A Remark on Leakage. Ideally, one would hope to better understand how significant the leakage of practical encrypted search solutions are but we currently lack any theoretical framework to conduct such an analysis. In other words, the best we can currently do is to give a precise leakage profile and prove that our constructions do not leak anything beyond that profile. For the same reason, the best we can currently do to compare two leakage profiles is to show that one is a subset of the other (and in some cases, this is not even possible).

8 Extensions

In the full version of the paper, we show how to extend \(\mathsf{SPX}\) to handle additional post-processing operations including , and various aggregate functions such as \(\mathsf {Sum}\), \(\mathsf {Average}\), \(\mathsf {Median}\), \(\mathsf {Count}\), \(\mathsf {Mode}\), \(\mathsf {Max}\) and \(\mathsf {Min}\).

In addition, due to its modularity, \(\mathsf{SPX}\) can be extended to be dynamic without re-designing it entirely. We refer to the dynamic version of \(\mathsf{SPX}\) as \(\mathsf {SPX^{+}}\) and describe it in the full version of this work. Note that \(\mathsf {SPX^{+}}\) maintains the same query complexity and query leakage as \(\mathsf{SPX}\).

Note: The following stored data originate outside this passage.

<file path="src/rtl/mux_scan_ctrl.sv">
// Select-line sequencer and sampler for a 4:1 mux: walks {s0,s1} through all four
// channels, samples x after DWELL cycles on each, and hands off a 4-bit snapshot.
module mux_scan_ctrl #(
    parameter int unsigned DWELL = 4
) (
    input  logic       clk,
    input  logic       rst_n,
    input  logic       start,
    input  logic       continuous,
    input  logic       mux_x,
    output logic       s0,
    output logic       s1,
    output logic [3:0] snap,
    output logic       snap_valid,
    input  logic       snap_ready,
    output logic       busy
);

    if (DWELL < 1 || DWELL > 255) begin : g_dwell_check
        $error("mux_scan_ctrl: DWELL must be in 1..255");
    end

    localparam logic [7:0] CntLast = 8'(DWELL - 1);

    typedef enum logic [1:0] {StIdle, StScan, StDone} state_e;

    state_e     state;
    logic [1:0] ch;
    logic [7:0] cnt;
    logic [2:0] shadow;
    logic [3:0] shadow_upd;

    // Shadow with the current sample merged in; on ch3 this is the full snapshot.
    always_comb begin
        shadow_upd     = {1'b0, shadow};
        shadow_upd[ch] = mux_x;
    end

    always_ff @(posedge clk or negedge rst_n) begin
        if (!rst_n) begin
            state      <= StIdle;
            ch         <= 2'd0;
            cnt        <= 8'd0;
            shadow     <= 3'b000;
            s0         <= 1'b0;
            s1         <= 1'b0;
            snap       <= 4'b0000;
            snap_valid <= 1'b0;
            busy       <= 1'b0;
        end else begin
            case (state)
                StIdle: begin
                    if (start) begin
                        state    <= StScan;
                        ch       <= 2'd0;
                        cnt      <= 8'd0;
                        shadow   <= 3'b000;
                        {s0, s1} <= 2'b00;
                        busy     <= 1'b1;
                    end
                end
                StScan: begin
                    if (cnt == CntLast) begin
                        cnt <= 8'd0;
                        if (ch == 2'd3) begin
                            state      <= StDone;
                            ch         <= 2'd0;
                            snap       <= shadow_upd;
                            snap_valid <= 1'b1;
                            {s0, s1}   <= 2'b00;
                        end else begin
                            shadow   <= shadow_upd[2:0];
                            ch       <= ch + 2'd1;
                            {s0, s1} <= ch + 2'd1;
                        end
                    end else begin
                        cnt <= cnt + 8'd1;
                    end
                end
                StDone: begin
                    if (snap_ready) begin
                        snap_valid <= 1'b0;
                        if (continuous) begin
                            // Rescan straight away; busy stays high.
                            state  <= StScan;
                            ch     <= 2'd0;
                            cnt    <= 8'd0;
                            shadow <= 3'b000;
                        end else begin
                            state <= StIdle;
                            busy  <= 1'b0;
                        end
                    end
                end
                default: state <= StIdle;
            endcase
        end
    end

endmodule

</file>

We also discuss how to use ORAM to make \(\mathsf {SPX^{+}}\) forward-secure at the cost of a poly-logarithmic overhead for updates and without affecting the query complexity.

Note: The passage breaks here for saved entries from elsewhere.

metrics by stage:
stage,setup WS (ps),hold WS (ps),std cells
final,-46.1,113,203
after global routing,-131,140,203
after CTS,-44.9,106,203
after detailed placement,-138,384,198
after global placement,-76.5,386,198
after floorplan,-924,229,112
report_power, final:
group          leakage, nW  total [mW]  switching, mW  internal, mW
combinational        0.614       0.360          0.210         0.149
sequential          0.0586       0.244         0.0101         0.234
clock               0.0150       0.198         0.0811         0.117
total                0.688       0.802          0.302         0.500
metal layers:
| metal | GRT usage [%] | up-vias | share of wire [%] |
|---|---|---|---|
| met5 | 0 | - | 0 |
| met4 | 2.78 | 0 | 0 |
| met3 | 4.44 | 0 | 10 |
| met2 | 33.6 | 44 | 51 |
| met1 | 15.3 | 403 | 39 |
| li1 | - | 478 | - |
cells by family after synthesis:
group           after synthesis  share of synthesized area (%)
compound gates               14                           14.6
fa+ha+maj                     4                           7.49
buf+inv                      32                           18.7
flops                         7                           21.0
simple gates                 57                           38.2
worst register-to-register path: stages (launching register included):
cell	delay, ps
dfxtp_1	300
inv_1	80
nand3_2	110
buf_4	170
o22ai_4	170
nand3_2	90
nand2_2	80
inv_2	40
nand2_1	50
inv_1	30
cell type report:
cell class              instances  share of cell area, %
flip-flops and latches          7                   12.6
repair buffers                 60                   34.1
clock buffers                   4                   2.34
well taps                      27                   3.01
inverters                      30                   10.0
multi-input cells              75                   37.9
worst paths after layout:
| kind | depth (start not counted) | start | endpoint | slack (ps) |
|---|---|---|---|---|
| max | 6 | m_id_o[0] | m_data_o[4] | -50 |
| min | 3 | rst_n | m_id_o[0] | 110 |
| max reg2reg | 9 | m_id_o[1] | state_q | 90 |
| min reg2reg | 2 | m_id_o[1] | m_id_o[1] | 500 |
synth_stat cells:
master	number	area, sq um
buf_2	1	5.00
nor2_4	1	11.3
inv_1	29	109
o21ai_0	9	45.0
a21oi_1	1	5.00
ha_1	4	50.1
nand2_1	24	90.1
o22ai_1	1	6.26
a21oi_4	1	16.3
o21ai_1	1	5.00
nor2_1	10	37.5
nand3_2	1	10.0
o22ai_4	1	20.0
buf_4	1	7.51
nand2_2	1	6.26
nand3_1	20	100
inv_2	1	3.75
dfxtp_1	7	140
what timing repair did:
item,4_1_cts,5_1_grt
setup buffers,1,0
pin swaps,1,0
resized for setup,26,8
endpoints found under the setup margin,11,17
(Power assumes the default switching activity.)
--- src/rtl/pwm_deadtime.sv ---
// pwm_deadtime: turns one raw PWM into complementary PWMH/PWML gate drives with
// programmable rise/fall dead time. Define PWM_DEADTIME_FAULT_EN to add the fault path.
module pwm_deadtime (
  input  logic       clk,
  input  logic       rst_n,
  input  logic       EN,
  input  logic       PWMIN,
  input  logic [7:0] DT_RISE,
  input  logic [7:0] DT_FALL,
  input  logic       POL_H,
  input  logic       POL_L,
  input  logic       FAULT,
  input  logic       FAULT_CLR,
  output logic       FAULTF,
  output logic       PWMH,
  output logic       PWML
);

`ifdef PWM_DEADTIME_FAULT_EN
  typedef enum logic [2:0] {OFF, LO, DTR, HI, DTF, FLT} state_t;
`else
  typedef enum logic [2:0] {OFF, LO, DTR, HI, DTF} state_t;
`endif

  state_t     state, state_nxt;
  logic [7:0] cnt, cnt_nxt;
  logic       pwm_q;
  logic       hi_act, lo_act;

  // Single input register: timer/comparator glitches never reach the decision logic.
  // NOTE: sequential state always uses non-blocking (<=) so every flop samples pre-edge values.
  always_ff @(posedge clk or negedge rst_n) begin
    if (!rst_n) pwm_q <= 1'b0;
    else        pwm_q <= PWMIN;
  end

`ifdef PWM_DEADTIME_FAULT_EN
  logic fault_meta, fault_sync, faultf_q;

  always_ff @(posedge clk or negedge rst_n) begin
    if (!rst_n) begin
      fault_meta <= 1'b0;
      fault_sync <= 1'b0;
    end else begin
      fault_meta <= FAULT;
      fault_sync <= fault_meta;
    end
  end

  // A live fault beats a simultaneous clear.
  always_ff @(posedge clk or negedge rst_n) begin
    if (!rst_n)          faultf_q <= 1'b0;
    else if (fault_sync) faultf_q <= 1'b1;
    else if (FAULT_CLR)  faultf_q <= 1'b0;
  end

  assign FAULTF = faultf_q;
`else
  logic unused_fault;
  assign unused_fault = ^{FAULT, FAULT_CLR};
  assign FAULTF       = 1'b0;
`endif

  // State register
  always_ff @(posedge clk or negedge rst_n) begin
    if (!rst_n) begin
      state <= OFF;
      cnt   <= '0;
    end else begin
      state <= state_nxt;
      cnt   <= cnt_nxt;
    end
  end

  // Next-state logic; priority is fault detect > fault hold > disable > normal.
  always_comb begin
    // NOTE: defaulting every always_comb output first prevents inferred latches.
    state_nxt = state;
    cnt_nxt   = cnt;
`ifdef PWM_DEADTIME_FAULT_EN
    if (fault_sync) begin
      state_nxt = FLT;
      cnt_nxt   = '0;
    end else if (state == FLT) begin
      if (!faultf_q) state_nxt = OFF;
    end else
`endif
    if (!EN) begin
      state_nxt = OFF;
      cnt_nxt   = '0;
    end else begin
      case (state)
        OFF: begin
          if (pwm_q) begin
            state_nxt = DTR;
            cnt_nxt   = DT_RISE;
          end else begin
            state_nxt = DTF;
            cnt_nxt   = DT_FALL;
          end
        end
        LO: begin
          if (pwm_q) begin
            state_nxt = DTR;
            cnt_nxt   = DT_RISE;
          end
        end
        HI: begin
          if (!pwm_q) begin
            state_nxt = DTF;
            cnt_nxt   = DT_FALL;
          end
        end
        // A reversal inside the gap returns straight to the side already off-going,
        // so the short pulse is swallowed without adding a second gap.
        DTR: begin
          if (!pwm_q) begin
            state_nxt = LO;
            cnt_nxt   = '0;
          end else if (cnt == 8'd0) begin
            state_nxt = HI;
          end else begin
            cnt_nxt = cnt - 8'd1;
          end
        end
        DTF: begin
          if (pwm_q) begin
            state_nxt = HI;
            cnt_nxt   = '0;
          end else if (cnt == 8'd0) begin
            state_nxt = LO;
          end else begin
            cnt_nxt = cnt - 8'd1;
          end
        end
        default: begin
          state_nxt = OFF;
          cnt_nxt   = '0;
        end
      endcase
    end
  end

  // Output logic: each side is active in exactly one state, so overlap is impossible.
  always_comb begin
    hi_act = (state == HI);
    lo_act = (state == LO);
  end

  assign PWMH = POL_H ? hi_act : ~hi_act;
  assign PWML = POL_L ? lo_act : ~lo_act;

  a_no_shoot_through: assert property (@(posedge clk) disable iff (!rst_n) !(hi_act && lo_act));

endmodule
**config.mk**
```make
export PLATFORM = sky130hd
export DESIGN_NAME = shift_chain_ctrl
export DESIGN_NICKNAME = d
export VERILOG_FILES = /design/src/rtl/shift_chain_ctrl.sv
export SDC_FILE = /design/constraint.sdc
export NUM_CORES = 1
export LEC_CHECK = 0
export CAP_MARGIN = 10
export CORE_MARGIN = 2
export CORE_UTILIZATION = 44
export DETAILED_ROUTE_END_ITERATION = 8
export PLACE_DENSITY_LB_ADDON = 0.08
export SYNTH_ARGS = -nofsm -noshare
export SYNTH_HDL_FRONTEND = slang
export SYNTH_SLANG_ARGS = --single-unit
```
**constraint.sdc**
```tcl
create_clock -name clk -period 1.8 [get_ports clk]
set_input_delay 0.18 -clock clk [delete_from_list [all_inputs] [get_ports clk]]
set_output_delay 0.18 -clock clk [all_outputs]
set_load 0.02 [all_outputs]
```
**src/rtl/shift_chain_ctrl.sv**
```systemverilog
// shift_chain_ctrl
// Sequencer for an external serial-in shift-register chain. It accepts one
// parallel word over a valid/ready handshake and sends it bit by bit onto the
// chain. Each bit is held for DIV cycles and gets one shift strobe. A single
// latch pulse follows the last strobe.
//
// Parameters
//   WIDTH : bits per word and number of strobes per transfer (>= 2)
//   DIV   : clock cycles per bit period (>= 1)
//
// Ports
//   clk        in   system clock, rising edge
//   rst_n      in   asynchronous reset, active low
//   in_valid   in   producer offers in_data
//   in_ready   out  controller idle and able to accept a word
//   in_data    in   word to serialize
//   msb_first  in   bit order, sampled at accept (1 = bit WIDTH-1 first)
//   sh_d       out  serial data to the chain input
//   sh_en      out  shift strobe; the chain captures sh_d at the end of this cycle
//   sh_q       in   serial return from the chain tail (read-back only)
//   latch      out  one-cycle pulse after the last shift
//   busy       out  transfer in progress
//   rd_data    out  word read back from the chain (read-back only)
//
// Optional feature, enabled by defining SHIFT_CHAIN_CTRL_READBACK_EN:
//   sh_q is sampled on every strobe. The sampled word appears on rd_data in
//   the LATCH cycle. When the macro is undefined, rd_data is tied to zero.

module shift_chain_ctrl #(
    parameter int WIDTH = 8,
    parameter int DIV   = 2
) (
    input  logic             clk,
    input  logic             rst_n,
    input  logic             in_valid,
    output logic             in_ready,
    input  logic [WIDTH-1:0] in_data,
    input  logic             msb_first,
    output logic             sh_d,
    output logic             sh_en,
    input  logic             sh_q,
    output logic             latch,
    output logic             busy,
    output logic [WIDTH-1:0] rd_data
);

    localparam int BW = (WIDTH > 1) ? $clog2(WIDTH) : 1;
    localparam int DW = (DIV > 1) ? $clog2(DIV) : 1;
    localparam logic [BW-1:0] BIT_LAST = BW'(WIDTH - 1);
    localparam logic [DW-1:0] DIV_LAST = DW'(DIV - 1);
    localparam logic [BW-1:0] BIT_ONE  = BW'(1'b1);
    localparam logic [DW-1:0] DIV_ONE  = DW'(1'b1);

    typedef enum logic [1:0] {
        ST_IDLE  = 2'd0,
        ST_SHIFT = 2'd1,
        ST_LATCH = 2'd2
    } state_t;

    state_t           state_r;
    state_t           state_s;
    logic [BW-1:0]    bit_cnt_r;
    logic [DW-1:0]    div_cnt_r;
    logic [WIDTH-1:0] shadow_r;
    logic             accept_s;
    logic             strobe_s;
    logic             last_s;

    // Reverse bit order so the shadow can always shift out from its MSB.
    function automatic logic [WIDTH-1:0] bit_reverse(input logic [WIDTH-1:0] v);
        logic [WIDTH-1:0] r;
        r = {WIDTH{1'b0}};
        for (int i = 0; i < WIDTH; i++) begin
            r[i] = v[WIDTH-1-i];
        end
        return r;
    endfunction

    // Handshake and strobe decode from state and counters.
    always_comb begin
        accept_s = 1'b0;
        strobe_s = 1'b0;
        last_s   = 1'b0;
        if (state_r == ST_IDLE) begin
            accept_s = in_valid;
        end else begin
            accept_s = 1'b0;
        end
        if (state_r == ST_SHIFT) begin
            strobe_s = (div_cnt_r == DIV_LAST);
            last_s   = (div_cnt_r == DIV_LAST) && (bit_cnt_r == BIT_LAST);
        end else begin
            strobe_s = 1'b0;
            last_s   = 1'b0;
        end
    end

    // Next-state logic.
    always_comb begin
        state_s = state_r;
        case (state_r)
            ST_IDLE: begin
                if (in_valid) begin
                    state_s = ST_SHIFT;
                end else begin
                    state_s = ST_IDLE;
                end
            end
            ST_SHIFT: begin
                if (last_s) begin
                    state_s = ST_LATCH;
                end else begin
                    state_s = ST_SHIFT;
                end
            end
            ST_LATCH: state_s = ST_IDLE;
            default:  state_s = ST_IDLE;
        endcase
    end

    // Output decode; everything is a function of registered state only.
    always_comb begin
        in_ready = 1'b0;
        busy     = 1'b0;
        sh_en    = 1'b0;
        latch    = 1'b0;
        sh_d     = 1'b0;
        case (state_r)
            ST_IDLE: begin
                in_ready = 1'b1;
            end
            ST_SHIFT: begin
                busy  = 1'b1;
                sh_en = strobe_s;
                sh_d  = shadow_r[WIDTH-1];
            end
            ST_LATCH: begin
                busy  = 1'b1;
                latch = 1'b1;
            end
            default: begin
                in_ready = 1'b0;
            end
        endcase
    end

    // State register.
    always_ff @(posedge clk or negedge rst_n) begin
        if (!rst_n) begin
            state_r <= ST_IDLE;
        end else begin
            state_r <= state_s;
        end
    end

    // Shadow word and bit/period counters. The shadow is stored in send order,
    // so the current bit is always its MSB.
    always_ff @(posedge clk or negedge rst_n) begin
        if (!rst_n) begin
            bit_cnt_r <= {BW{1'b0}};
            div_cnt_r <= {DW{1'b0}};
            shadow_r  <= {WIDTH{1'b0}};
        end else if (accept_s) begin
            bit_cnt_r <= {BW{1'b0}};
            div_cnt_r <= {DW{1'b0}};
            shadow_r  <= msb_first ? in_data : bit_reverse(in_data);
        end else if (strobe_s) begin
            div_cnt_r <= {DW{1'b0}};
            bit_cnt_r <= last_s ? {BW{1'b0}} : (bit_cnt_r + BIT_ONE);
            shadow_r  <= {shadow_r[WIDTH-2:0], 1'b0};
        end else if (state_r == ST_SHIFT) begin
            div_cnt_r <= div_cnt_r + DIV_ONE;
        end
    end

`ifdef SHIFT_CHAIN_CTRL_READBACK_EN
    logic             rb_msb_r;
    logic [WIDTH-1:0] cap_r;
    logic [WIDTH-1:0] cap_s;

    // Insert the returning bit so that the first sample lands on the same
    // bit position it was transmitted from.
    always_comb begin
        cap_s = cap_r;
        if (rb_msb_r) begin
            cap_s = {cap_r[WIDTH-2:0], sh_q};
        end else begin
            cap_s = {sh_q, cap_r[WIDTH-1:1]};
        end
    end

    // Capture on each strobe and publish the whole word at once on the last one.
    always_ff @(posedge clk or negedge rst_n) begin
        if (!rst_n) begin
            rb_msb_r <= 1'b0;
            cap_r    <= {WIDTH{1'b0}};
            rd_data  <= {WIDTH{1'b0}};
        end else if (accept_s) begin
            rb_msb_r <= msb_first;
            cap_r    <= {WIDTH{1'b0}};
        end else if (strobe_s) begin
            cap_r <= cap_s;
            if (last_s) begin
                rd_data <= cap_s;
            end
        end
    end
`else
    assign rd_data = {WIDTH{1'b0}};
`endif

endmodule

```
File: src/rtl/updown_sweep_ctrl.sv
// -----------------------------------------------------------------------------
// updown_sweep_ctrl
//
// Purpose:
//   Sequencer for a free-running WIDTH-bit up/down counter. It drives the
//   counter's synchronous clear and direction inputs so the counter sweeps
//   back and forth between two bounds (lo, hi) for a commanded number of
//   passes. One pass is a full traverse lo->hi or hi->lo. Commands arrive on
//   a valid/ready handshake, one at a time.
//
// Ports:
//   clk         in   1      system clock, all state on rising edge
//   reset_n     in   1      asynchronous active-low reset
//   cmd_valid   in   1      sweep command present
//   cmd_ready   out  1      high only while idle; accept on valid & ready
//   cmd_lo      in   WIDTH  lower bound
//   cmd_hi      in   WIDTH  upper bound
//   cmd_passes  in   PW     number of passes to perform
//   abort       in   1      terminate the active sweep
//   cnt_y       in   WIDTH  counter output fed back
//   cnt_clr     out  1      counter sync clear (Mealy)
//   cnt_dir     out  1      counter direction, 1=up 0=down (Mealy)
//   busy        out  1      sequencer not idle
//   done        out  1      one-cycle pulse, sweep completed normally
//   err         out  1      one-cycle pulse, command rejected
//   pass_cnt    out  PW     passes completed in the current/last sweep
//
// The counter advances on every edge, so cnt_clr/cnt_dir must react in the
// same cycle the endpoint value is seen on cnt_y; they are combinational from
// state, latched bounds and cnt_y. All other outputs come straight from flops.
// The final endpoint cycle of a sweep (the "finish" cycle) is not a separate
// registered state: it is the UP/DOWN cycle in which the last pass completes,
// where cnt_clr is raised and the next state is IDLE.
// -----------------------------------------------------------------------------
module updown_sweep_ctrl #(
    parameter int WIDTH = 4,
    parameter int PW    = 8
) (
    input  logic             clk,
    input  logic             reset_n,
    input  logic             cmd_valid,
    output logic             cmd_ready,
    input  logic [WIDTH-1:0] cmd_lo,
    input  logic [WIDTH-1:0] cmd_hi,
    input  logic [PW-1:0]    cmd_passes,
    input  logic             abort,
    input  logic [WIDTH-1:0] cnt_y,
    output logic             cnt_clr,
    output logic             cnt_dir,
    output logic             busy,
    output logic             done,
    output logic             err,
    output logic [PW-1:0]    pass_cnt
);

    typedef enum logic [1:0] {
        ST_IDLE = 2'd0,
        ST_SEEK = 2'd1,
        ST_UP   = 2'd2,
        ST_DOWN = 2'd3
    } state_t;

    state_t           state_q, state_d;
    logic [WIDTH-1:0] lo_q, lo_d;
    logic [WIDTH-1:0] hi_q, hi_d;
    logic [PW-1:0]    passes_q, passes_d;
    logic [PW-1:0]    pass_cnt_q, pass_cnt_d;
    logic             done_q, done_d;
    logic             err_q, err_d;
    logic             busy_q, busy_d;
    logic             ready_q, ready_d;
    logic [PW-1:0]    pass_next_s;

    // A command is usable only with a non-empty range and at least one pass.
    function automatic logic cmd_is_legal(
        input logic [WIDTH-1:0] lo,
        input logic [WIDTH-1:0] hi,
        input logic [PW-1:0]    passes
    );
        cmd_is_legal = (lo < hi) && (passes != {PW{1'b0}});
    endfunction

    // Next-state, latched-command and Mealy counter-control logic.
    always_comb begin
        state_d     = state_q;
        lo_d        = lo_q;
        hi_d        = hi_q;
        passes_d    = passes_q;
        pass_cnt_d  = pass_cnt_q;
        done_d      = 1'b0;
        err_d       = 1'b0;
        cnt_clr     = 1'b1;
        cnt_dir     = 1'b1;
        pass_next_s = pass_cnt_q + {{(PW-1){1'b0}}, 1'b1};

        case (state_q)
            ST_IDLE: begin
                // Counter held at 0 while idle; abort is meaningless here.
                cnt_clr = 1'b1;
                cnt_dir = 1'b1;
                if (cmd_valid) begin
                    lo_d       = cmd_lo;
                    hi_d       = cmd_hi;
                    passes_d   = cmd_passes;
                    pass_cnt_d = {PW{1'b0}};
                    if (cmd_is_legal(cmd_lo, cmd_hi, cmd_passes)) begin
                        state_d = ST_SEEK;
                    end else begin
                        err_d = 1'b1;
                    end
                end else begin
                    state_d = ST_IDLE;
                end
            end

            ST_SEEK: begin
                if (abort) begin
                    cnt_clr = 1'b1;
                    state_d = ST_IDLE;
                end else begin
                    // Count up from 0; reaching lo is not a pass, just the start.
                    cnt_clr = 1'b0;
                    cnt_dir = 1'b1;
                    if (cnt_y == lo_q) begin
                        state_d = ST_UP;
                    end else begin
                        state_d = ST_SEEK;
                    end
                end
            end

            ST_UP: begin
                if (abort) begin
                    cnt_clr = 1'b1;
                    state_d = ST_IDLE;
                end else begin
                    cnt_clr = 1'b0;
                    if (cnt_y == hi_q) begin
                        // Turn at hi so the counter never wraps past the top.
                        cnt_dir    = 1'b0;
                        pass_cnt_d = pass_next_s;
                        if (pass_next_s == passes_q) begin
                            cnt_clr = 1'b1;
                            done_d  = 1'b1;
                            state_d = ST_IDLE;
                        end else begin
                            state_d = ST_DOWN;
                        end
                    end else begin
                        cnt_dir = 1'b1;
                        state_d = ST_UP;
                    end
                end
            end

            ST_DOWN: begin
                if (abort) begin
                    cnt_clr = 1'b1;
                    state_d = ST_IDLE;
                end else begin
                    cnt_clr = 1'b0;
                    if (cnt_y == lo_q) begin
                        cnt_dir    = 1'b1;
                        pass_cnt_d = pass_next_s;
                        if (pass_next_s == passes_q) begin
                            cnt_clr = 1'b1;
                            done_d  = 1'b1;
                            state_d = ST_IDLE;
                        end else begin
                            state_d = ST_UP;
                        end
                    end else begin
                        cnt_dir = 1'b0;
                        state_d = ST_DOWN;
                    end
                end
            end

            default: begin
                // Unreachable encoding: fall back to the safe idle condition.
                cnt_clr = 1'b1;
                cnt_dir = 1'b1;
                state_d = ST_IDLE;
            end
        endcase

        busy_d  = (state_d != ST_IDLE);
        ready_d = (state_d == ST_IDLE);
    end

    // State and registered-output flops.
    always_ff @(posedge clk or negedge reset_n) begin
        if (!reset_n) begin
            state_q    <= ST_IDLE;
            lo_q       <= {WIDTH{1'b0}};
            hi_q       <= {WIDTH{1'b0}};
            passes_q   <= {PW{1'b0}};
            pass_cnt_q <= {PW{1'b0}};
            done_q     <= 1'b0;
            err_q      <= 1'b0;
            busy_q     <= 1'b0;
            ready_q    <= 1'b1;
        end else begin
            state_q    <= state_d;
            lo_q       <= lo_d;
            hi_q       <= hi_d;
            passes_q   <= passes_d;
            pass_cnt_q <= pass_cnt_d;
            done_q     <= done_d;
            err_q      <= err_d;
            busy_q     <= busy_d;
            ready_q    <= ready_d;
        end
    end

    assign cmd_ready = ready_q;
    assign busy      = busy_q;
    assign done      = done_q;
    assign err       = err_q;
    assign pass_cnt  = pass_cnt_q;

endmodule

9 Future Directions and Open Problems

In this work, we proposed the first encrypted relational database scheme purely based on STE techniques. As such, our construction offers more security than the PPE-based solutions and are more efficient than solutions based on general-purpose techniques like ORAM simulation or FHE. Our work leaves open several interesting questions. The first is whether our techniques can be extended to handle the full relational algebra which, effectively, is the entire SQL. To achieve this, our solution would have to be extended to handle negations and disjunctions (set unions) in the \(\mathsf {Where}\) clause of the SQL query. We believe this to be challenging. A second problem is to handle SQL queries with ranges in the \(\mathsf {Where}\) clause. A first step towards achieving this would be to improve the state of the art in encrypted range queries. In particular, finding schemes with improved leakage profiles is important since recent work [31, 32] has described powerful attacks against the state of the art encrypted search solutions (under some assumptions on the data and queries).